Cosa comportava questa errata definizione? Che molte testate realizzavano grafiche con percentuali nazionali calcolate in un modo e percentuali regionali calcolate in un altro. E ciò dava la sensazione che l’Umbria fosse in vantaggio rispetto alla media nazionale delle vaccinazioni. Tanto per dare un’idea: attualmente a livello nazionale la percentuale dei vaccinati sulla platea ‘residenti’ è del 71,31% mentre quella calcolata sui ‘residenti vaccinabili’ è del 78,24% (fonte: Lab24). Una bella differenza.

Il glossario a fondo pagina

Per rendersi conto dell’errore bisognava andare a leggere la pagina descrittiva delle definizioni usate: in corrispondenza della dicitura ‘residenti’ si legge infatti che «i dati relativi alla popolazione residente si riferiscono alla platea vaccinabile over 12 dati Istat 2020 a partire dal 29.09.2021 (nel periodo precedente si faceva riferimento ai residenti over 15)». 

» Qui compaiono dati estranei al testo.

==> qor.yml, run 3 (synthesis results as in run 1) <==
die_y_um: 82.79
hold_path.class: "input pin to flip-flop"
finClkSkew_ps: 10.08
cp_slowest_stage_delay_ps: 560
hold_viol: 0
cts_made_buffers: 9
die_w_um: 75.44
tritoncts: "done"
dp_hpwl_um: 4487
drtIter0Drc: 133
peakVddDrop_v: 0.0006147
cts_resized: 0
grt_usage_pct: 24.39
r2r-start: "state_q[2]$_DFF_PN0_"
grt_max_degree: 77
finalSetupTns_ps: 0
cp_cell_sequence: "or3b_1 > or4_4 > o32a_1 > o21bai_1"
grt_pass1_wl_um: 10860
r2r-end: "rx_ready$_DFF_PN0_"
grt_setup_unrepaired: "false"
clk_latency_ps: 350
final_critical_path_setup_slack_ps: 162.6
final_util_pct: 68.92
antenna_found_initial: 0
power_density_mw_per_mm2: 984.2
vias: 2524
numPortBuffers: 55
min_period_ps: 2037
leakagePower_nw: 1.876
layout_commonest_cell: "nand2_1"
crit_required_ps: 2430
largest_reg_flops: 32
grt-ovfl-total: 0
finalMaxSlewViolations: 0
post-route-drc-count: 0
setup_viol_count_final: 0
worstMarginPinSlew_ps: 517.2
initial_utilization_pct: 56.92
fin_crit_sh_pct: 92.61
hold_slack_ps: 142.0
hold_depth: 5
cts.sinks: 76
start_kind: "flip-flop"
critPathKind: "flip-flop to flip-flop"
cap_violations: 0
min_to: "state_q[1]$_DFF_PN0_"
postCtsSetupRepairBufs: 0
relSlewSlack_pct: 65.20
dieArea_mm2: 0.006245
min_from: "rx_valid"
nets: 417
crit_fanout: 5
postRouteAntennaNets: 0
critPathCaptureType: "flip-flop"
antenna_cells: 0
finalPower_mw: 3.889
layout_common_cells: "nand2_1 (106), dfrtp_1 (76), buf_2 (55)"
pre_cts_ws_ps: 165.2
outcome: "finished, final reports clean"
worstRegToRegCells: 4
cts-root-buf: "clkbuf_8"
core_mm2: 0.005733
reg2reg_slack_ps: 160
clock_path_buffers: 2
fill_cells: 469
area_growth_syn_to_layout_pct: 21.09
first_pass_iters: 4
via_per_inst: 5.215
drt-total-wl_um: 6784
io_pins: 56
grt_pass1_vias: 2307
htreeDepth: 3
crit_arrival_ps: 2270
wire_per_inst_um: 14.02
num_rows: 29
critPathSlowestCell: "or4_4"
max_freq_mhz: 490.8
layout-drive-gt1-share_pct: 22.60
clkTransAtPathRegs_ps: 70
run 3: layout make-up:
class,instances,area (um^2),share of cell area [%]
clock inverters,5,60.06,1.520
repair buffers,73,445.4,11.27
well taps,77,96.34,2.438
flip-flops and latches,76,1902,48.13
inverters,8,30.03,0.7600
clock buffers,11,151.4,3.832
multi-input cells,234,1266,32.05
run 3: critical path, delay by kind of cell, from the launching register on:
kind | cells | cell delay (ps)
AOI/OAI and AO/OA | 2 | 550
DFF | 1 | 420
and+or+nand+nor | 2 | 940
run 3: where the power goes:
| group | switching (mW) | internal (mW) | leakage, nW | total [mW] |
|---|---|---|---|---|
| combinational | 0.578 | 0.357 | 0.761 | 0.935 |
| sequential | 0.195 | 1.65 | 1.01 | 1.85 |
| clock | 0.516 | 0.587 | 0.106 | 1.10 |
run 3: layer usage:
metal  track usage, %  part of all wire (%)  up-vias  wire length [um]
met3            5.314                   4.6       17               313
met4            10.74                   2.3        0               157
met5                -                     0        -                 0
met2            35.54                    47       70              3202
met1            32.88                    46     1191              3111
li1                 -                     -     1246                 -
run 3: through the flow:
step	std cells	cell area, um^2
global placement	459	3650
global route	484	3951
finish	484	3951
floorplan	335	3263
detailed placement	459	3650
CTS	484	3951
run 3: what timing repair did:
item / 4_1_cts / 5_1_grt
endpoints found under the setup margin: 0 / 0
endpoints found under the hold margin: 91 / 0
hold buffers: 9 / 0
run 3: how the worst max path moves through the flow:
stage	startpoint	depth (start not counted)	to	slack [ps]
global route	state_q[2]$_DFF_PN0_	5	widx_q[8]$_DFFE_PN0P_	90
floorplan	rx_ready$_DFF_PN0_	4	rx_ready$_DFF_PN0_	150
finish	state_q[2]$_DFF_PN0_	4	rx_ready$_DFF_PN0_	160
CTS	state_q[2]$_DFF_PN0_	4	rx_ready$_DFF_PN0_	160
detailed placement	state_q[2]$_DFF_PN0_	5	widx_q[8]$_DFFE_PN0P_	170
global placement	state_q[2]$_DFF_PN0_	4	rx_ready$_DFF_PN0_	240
===== src/rtl/platform_scroll_ctrl.sv =====
// rtl/platform_scroll_ctrl.sv - per-frame platform scroll/respawn controller owning the position table
// Optional: define PLAT_SCORE_EN to accumulate a saturating height score from applied scroll.
module platform_scroll_ctrl #(
  parameter int          NUM_PLAT    = 16,
  parameter int          SCREEN_W    = 640,
  parameter int          SCREEN_H    = 480,
  parameter int          PLAT_HALF   = 4,
  parameter int          SCROLL_LINE = 160,
  parameter int          MAX_STEP    = 8,
  parameter logic [15:0] LFSR_SEED   = 16'hACE1
) (
  input  logic                    Clk,
  input  logic                    Reset_n,
  input  logic                    frame_tick,
  input  logic [9:0]              BallY,
  output logic [10*NUM_PLAT-1:0]  plat_x_flat,
  output logic [10*NUM_PLAT-1:0]  plat_y_flat,
  output logic [9:0]              scroll_amt_o,
  output logic                    busy,
  output logic                    update_done,
  output logic [15:0]             score
);

  localparam int          IDX_W       = (NUM_PLAT > 1) ? $clog2(NUM_PLAT) : 1;
  localparam logic [10:0] RESPAWN_LIM = 11'(SCREEN_H - 1 + PLAT_HALF);
  localparam logic [9:0]  X_RANGE     = 10'(SCREEN_W - 64);
  localparam logic [9:0]  LAST_IDX    = 10'(NUM_PLAT - 1);

  typedef enum logic [1:0] {IDLE, CALC, UPDATE, DONE} state_t;

  state_t           state_q, state_d;
  logic [9:0]       bally_q, bally_d;
  logic [9:0]       amt_q, amt_d;
  logic [9:0]       scroll_amt_q, scroll_amt_d;
  logic [IDX_W-1:0] idx_q, idx_d;
  logic [15:0]      lfsr_q, lfsr_d;
  logic [9:0]       x_q [NUM_PLAT];
  logic [9:0]       x_d [NUM_PLAT];
  logic [9:0]       y_q [NUM_PLAT];
  logic [9:0]       y_d [NUM_PLAT];

  logic [10:0]      new_y;
  logic [15:0]      lfsr_nxt;
  logic [9:0]       rand_x;
  logic [9:0]       climb;

  function automatic logic [9:0] init_x(input int i);
    return 10'(32 + ((i * 149) % (SCREEN_W - 64)));
  endfunction

  function automatic logic [9:0] init_y(input int i);
    return 10'(SCREEN_H - 16 - 30 * i);
  endfunction

  always_comb begin
    state_d      = state_q;
    bally_d      = bally_q;
    amt_d        = amt_q;
    scroll_amt_d = scroll_amt_q;
    idx_d        = idx_q;
    lfsr_d       = lfsr_q;
    x_d          = x_q;
    y_d          = y_q;

    new_y    = {1'b0, y_q[idx_q]} + {1'b0, amt_q};
    lfsr_nxt = {1'b0, lfsr_q[15:1]} ^ (lfsr_q[0] ? 16'hB400 : 16'h0000);
    // Fold the 10-bit LFSR slice into the usable X span with one conditional subtract.
    rand_x   = (lfsr_nxt[9:0] >= X_RANGE) ? (lfsr_nxt[9:0] - X_RANGE) : lfsr_nxt[9:0];
    climb    = 10'(SCROLL_LINE) - bally_q;

    case (state_q)
      IDLE: begin
        if (frame_tick) begin
          bally_d = BallY;
          state_d = CALC;
        end
      end
      CALC: begin
        if (bally_q < 10'(SCROLL_LINE)) begin
          amt_d   = (climb > 10'(MAX_STEP)) ? 10'(MAX_STEP) : climb;
          idx_d   = '0;
          state_d = UPDATE;
        end else begin
          amt_d        = '0;
          scroll_amt_d = '0;
          state_d      = DONE;
        end
      end
      UPDATE: begin
        if (new_y > RESPAWN_LIM) begin
          lfsr_d       = lfsr_nxt;
          y_d[idx_q]   = 10'(PLAT_HALF);
          x_d[idx_q]   = 10'd32 + rand_x;
        end else begin
          y_d[idx_q]   = new_y[9:0];
        end
        if (10'(idx_q) == LAST_IDX) begin
          scroll_amt_d = amt_q;
          state_d      = DONE;
        end else begin
          idx_d        = idx_q + 1'b1;
        end
      end
      DONE: begin
        state_d = IDLE;
      end
      default: state_d = IDLE;
    endcase
  end

  always_ff @(posedge Clk or negedge Reset_n) begin
    if (!Reset_n) begin
      state_q      <= IDLE;
      bally_q      <= '0;
      amt_q        <= '0;
      scroll_amt_q <= '0;
      idx_q        <= '0;
      lfsr_q       <= LFSR_SEED;
      for (int i = 0; i < NUM_PLAT; i++) begin
        x_q[i] <= init_x(i);
        y_q[i] <= init_y(i);
      end
    end else begin
      state_q      <= state_d;
      bally_q      <= bally_d;
      amt_q        <= amt_d;
      scroll_amt_q <= scroll_amt_d;
      idx_q        <= idx_d;
      lfsr_q       <= lfsr_d;
      x_q          <= x_d;
      y_q          <= y_d;
    end
  end

  for (genvar g = 0; g < NUM_PLAT; g++) begin : g_flat
    assign plat_x_flat[10*g +: 10] = x_q[g];
    assign plat_y_flat[10*g +: 10] = y_q[g];
  end

  assign scroll_amt_o = scroll_amt_q;
  assign busy         = (state_q != IDLE);
  assign update_done  = (state_q == DONE);

`ifdef PLAT_SCORE_EN
  logic [15:0] score_q, score_d;
  logic [16:0] score_sum;

  always_comb begin
    score_sum = {1'b0, score_q} + {7'b0, scroll_amt_q};
    score_d   = score_q;
    if (state_q == DONE) begin
      score_d = score_sum[16] ? 16'hFFFF : score_sum[15:0];
    end
  end

  always_ff @(posedge Clk or negedge Reset_n) begin
    if (!Reset_n) begin
      score_q <= '0;
    end else begin
      score_q <= score_d;
    end
  end

  assign score = score_q;
`else
  assign score = 16'h0000;
`endif

endmodule


===== config.mk =====
export PLATFORM = sky130hd
export DESIGN_NAME = platform_scroll_ctrl
export DESIGN_NICKNAME = d
export VERILOG_FILES = /design/src/rtl/platform_scroll_ctrl.sv
export SDC_FILE = /design/constraint.sdc
export NUM_CORES = 1
export LEC_CHECK = 0
export ABC_AREA = 1
export CAP_MARGIN = 20
export CORE_ASPECT_RATIO = 1.1
export CORE_MARGIN = 5
export CORE_UTILIZATION = 30
export DETAILED_ROUTE_END_ITERATION = 8
export PLACE_DENSITY = 0.54
export SYNTH_ARGS = -nofsm -noshare
export SYNTH_HDL_FRONTEND = slang
export SYNTH_SLANG_ARGS = --single-unit

===== constraint.sdc =====
create_clock -name Clk -period 4.4 [get_ports Clk]
set_input_delay 1.1 -clock Clk [delete_from_list [all_inputs] [get_ports Clk]]
set_output_delay 1.1 -clock Clk [all_outputs]
set_load 0.02 [all_outputs]

==> impl_metrics.json, run 1 <==
{
  "ir_drop_mv": 0.285,
  "ys_ff_latch": 372,
  "post_cts_resized": 0,
  "status": "finished clean",
  "start_kind": "register",
  "grt.overflow.total": 0,
  "yosys_warnings": 0,
  "max_stage_delay_ps": 440,
  "cts_hold_buf": 0,
  "synth_top_family_by_area": "simple AND/OR/NAND/NOR gates",
  "finalWirelength_um": 81300,
  "final_common_cell": "nand2_1",
  "synth-edff-count": 0,
  "die_width_um": 261,
  "route.met2.wl_um": 37700,
  "cp_common_cell": "nand2_1",
  "crit_arrival_ps": 4560,
  "dp_hpwl_um": 57500,
  "max_slew.worst_pin.slew_ps": 1010,
  "wl_met3_um": 5800,
  "cts_buffer_depth": 3,
  "p_clk_share_pct": 29.9,
  "layout_worst_path_cycle_share_pct": 92.0,
  "drtIter0Drc": 1828,
  "slew_viol_final": 0,
  "drc_errors": 0,
  "min_from": "lfsr_q[15]$_DFFE_PN1P_",
  "min_to": "lfsr_q[15]$_DFFE_PN1P_",
  "required_ps": 4910,
  "final_cells": 4267,
  "power.switching_mw": 5.47,
  "r2r_start": "idx_q[0]$_DFFE_PN0P_",
  "io_buffers": 344,
  "syn_to_final_growth_pct": 29.1,
  "finalHoldViolations": 0,
  "cts.sinks": 372,
  "core_um2": 68900,
  "final_antenna_net_count": 0,
  "cp-end-kind": "register",
  "hold_class": "reg -> reg",
  "ys_seq_area_share_pct": 45.6,
  "via_count": 20400,
  "clkLatencyLatePin_ps": 590,
  "final_cell_mix": "nand2_1, clkdlybuf4s50_1, nor2_1, inv_1, dfrtp_1",
  "path_max_fanout": 88,
  "synth_cell_types": 39,
  "p_per_area_nw_per_um2": 480,
  "n_antenna_cell": 0,
  "crit_chain": "inv_4 -> buf_4 -> a21oi_1 -> o21ai_0 -> a21oi_1 -> a2111o_1 -> ha_1 -> nand2_1 -> nand2_1 -> nand2_1 -> nand2_1 -> nand2_1 -> nand3_1 -> nand2_1 -> nand2_1 -> nor2_4 -> buf_12 -> nand3_1 -> nand2_1 -> nand2_1 -> nand2_1",
  "synth-adder-area-share_pct": 1.54,
  "cp_slowest_cell": "dfrtp_2",
  "setup_viol": 0,
  "critPathBufInv": 3,
  "finClkSkew_ps": 22.9,
  "drive_above_1_share_pct": 10.1,
  "drt-pass1-iter-count": 5,
  "maxSlewHeadroom_pct": 32.1,
  "max_cap_violations": 0,
  "path_class": "reg -> reg",
  "die_h_um": 286,
  "antenna_found_initial": 0,
  "p_leak_nw": 13.4,
  "async_reset_ff_share_pct": 100,
  "gp_congestion": 0.916,
  "synthSimpleGateAreaFrac_pct": 36.5,
  "via_per_inst": 4.78,
  "io-pin-count": 361,
  "max_clock_freq_mhz": 247,
  "yosys.area_share.xor_xnor_pct": 0.463,
  "synth_area_um2": 20800,
  "setup-tns-final_ps": 0,
  "synth.area.mux_share_pct": 0,
  "cts_max_level": 2,
  "routedWlPerCell_um": 19.0,
  "grt_usage_pct": 21.1,
  "cp.depth": 21,
  "r2r_cells": 21,
  "num_rows": 101,
  "drt-met1-wl_um": 35500,
  "tritoncts": "built",
  "swShare_pct": 42.4,
  "placedCellCount": 4187,
  "cp_top_family": "simple AND/OR/NAND/NOR gates",
  "syn_avg_cell_area_um2": 6.94,
  "min_period_ps": 4050,
  "rrSetupSlack_ps": 350,
  "pwr-share-seq_pct": 30.7,
  "crit-reg2reg-capture": "plat_y_flat[158]$_DFFE_PN0P_",
  "p_int_mw": 7.42,
  "cts_root_buf": "clkbuf_16",
  "combPwrFrac_pct": 39.4,
  "rsz0062_at_grt": "false",
  "clk_pin_slew_ps": 60,
  "worstHoldPathCells": 2,
  "grt_pass1_wl_um": 123000,
  "synth_compound_area_share_pct": 7.27,
  "ys.flop_type": "dfrtp_1",
  "highest_layer": "met4",
  "grt_pass1_vias": 19100,
  "fin_nets": 3344,
  "cts_buffers": 44,
  "grt_start_max_net_pins": 93,
  "syn_inst": 3001,
  "dieArea_um2": 74800,
  "postCtsSetupBuffers": 0,
  "initial_core_util_pct": 30.2
}
==> routing by layer <==
metal	vias to the layer above	GRT usage [%]
li1	9988	-
met1	9593	28.4
met2	670	34.4
met3	126	4.37
met4	0	5.81
met5	-	0
==> area by class of cell <==
class                   instances  area, um2
fillers                      7236      42000
multi-input cells            2219       9600
flip-flops and latches        372       9490
repair buffers                415       4180
clock buffers                  66       1230
well taps                     927       1160
inverters                     254        956
clock inverters                14        256
==> per-stage QoR <==
step                util, %  hold slack (ps)  total power, mW  setup slack [ps]  cell area (um2)
floorplan                 -              444             6.94               677            20900
global placement       36.9              452             9.06               251            25400
detailed placement     36.9              456             9.06               247            25400
CTS                    39.0              464             13.0               215            26900
global route           39.0              472             13.6              35.2            26900
finish                 39.0              462             12.9               350            26900
==> synth_stat cells, types with 2 or more instances <==
master / number / area [um2]
ha_1: 24 / 300
dfrtp_1: 228 / 5710
nand4_1: 47 / 294
clkbuf_1: 112 / 420
buf_1: 7 / 26.3
inv_2: 17 / 63.8
nand3_2: 3 / 30.0
a21oi_1: 50 / 250
o22ai_1: 27 / 169
nand2_4: 3 / 33.8
nor3_1: 2 / 10.0
xor2_1: 7 / 61.3
nand2_2: 14 / 87.6
o21ai_0: 147 / 736
dfstp_2: 144 / 3780
buf_4: 22 / 165
nand3_1: 224 / 1120
clkinv_1: 6 / 22.5
nand3b_1: 5 / 37.5
buf_6: 13 / 146
buf_2: 17 / 85.1
nor3b_1: 2 / 15.0
nand2_1: 1277 / 4790
nor2_4: 2 / 22.5
inv_1: 231 / 867
xnor2_1: 4 / 35.0
or2_2: 8 / 50.1
nor2_1: 278 / 1040
o21ai_1: 63 / 315
nor4_1: 2 / 12.5
nor2_2: 7 / 43.8
==> power groups by stage <==
stage	Clock (mW)	Combinational (mW)	Sequential, mW
floorplan	0	2.82	4.12
global placement	0	5.04	4.02
detailed placement	0	5.05	4.01
CTS	3.96	5.06	3.96
global route	4.09	5.50	4.00
finish	3.85	5.08	3.96
==> logic make-up after synthesis <==
group | after synthesis
xor+xnor | 11
other cells | 1
fa+ha+maj | 25
buf+inv | 425
simple gates | 1875
compound gates | 292
flops | 372
==> state kept, by name (all words and copies together), names as in the netlist <==
| signal | cells |
|---|---|
| plat_x_flat | 160 |
| plat_y_flat | 160 |
| lfsr_q | 16 |
| amt_q | 10 |
| bally_q | 10 |
| scroll_amt_o | 10 |
| idx_q | 4 |
| state_q | 2 |
==> worst register-to-register path, stage by stage, from the launching register on <==
cell	delay, ps
dfrtp_2	440
inv_4	270
buf_4	260
a21oi_1	80
o21ai_0	120
a21oi_1	130
a2111o_1	370
ha_1	410
nand2_1	100
nand2_1	70
nand2_1	60
nand2_1	60
nand2_1	90
nand3_1	80
nand2_1	70
nand2_1	70
nor2_4	230
buf_12	380
nand3_1	220
nand2_1	320
nand2_1	90
nand2_1	80
==> worst max-delay path by stage <==
stage / from / slack [ps] / end
3_3_place_gp: idx_q[0]$_DFFE_PN0P_ / 250 / plat_x_flat[102]$_DFFE_PN0P_
2_1_floorplan: idx_q[0]$_DFFE_PN0P_ / 680 / plat_y_flat[26]$_DFFE_PN0P_
3_5_place_dp: idx_q[0]$_DFFE_PN0P_ / 250 / plat_x_flat[102]$_DFFE_PN0P_
4_1_cts: idx_q[0]$_DFFE_PN0P_ / 220 / plat_x_flat[102]$_DFFE_PN0P_
6_report: idx_q[0]$_DFFE_PN0P_ / 350 / plat_y_flat[158]$_DFFE_PN0P_
5_1_grt: idx_q[0]$_DFFE_PN0P_ / 40 / plat_y_flat[108]$_DFFE_PN0P_
No activity file was read; power rests on OpenSTA's default activity.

Difficile capire se si sia trattato di una semplice distrazione, di un eccesso di linguaggio burocratese, di un errore di calcolo o di un metodo furbo per fare ‘bella figura’ ma, a questo punto, poco conta: l’importante ora è aver ripristinato un minimo di chiarezza e soprattutto di coerenza fra i dati locali e i dati nazionali.

La platea

Su Lab24 si definisce «popolazione italiana» quella rilevata dagli ultimi dati Istat: 59.257.566 residenti. Invece la «popolazione vaccinabile» è rappresentata dagli over 12 e si basa sui dati forniti dalle regioni dei titolari di tessera sanitaria o di certificati sanitari come il tesserino Stp (stranieri temporaneamente presenti) riconosciuto ai migranti irregolari. Si tratta di una platea più ampia (54 milioni di persone) rispetto a quella Istat (53,4 milioni di persone) perché comprensiva anche – ad esempio – di richiedenti asilo non ancora iscritti all’anagrafe ma iscritti al servizio sanitario e perciò titolari di tessera sanitaria.

Insomma, un calcolo assai difficile, che varia inoltre di giorno in giorno.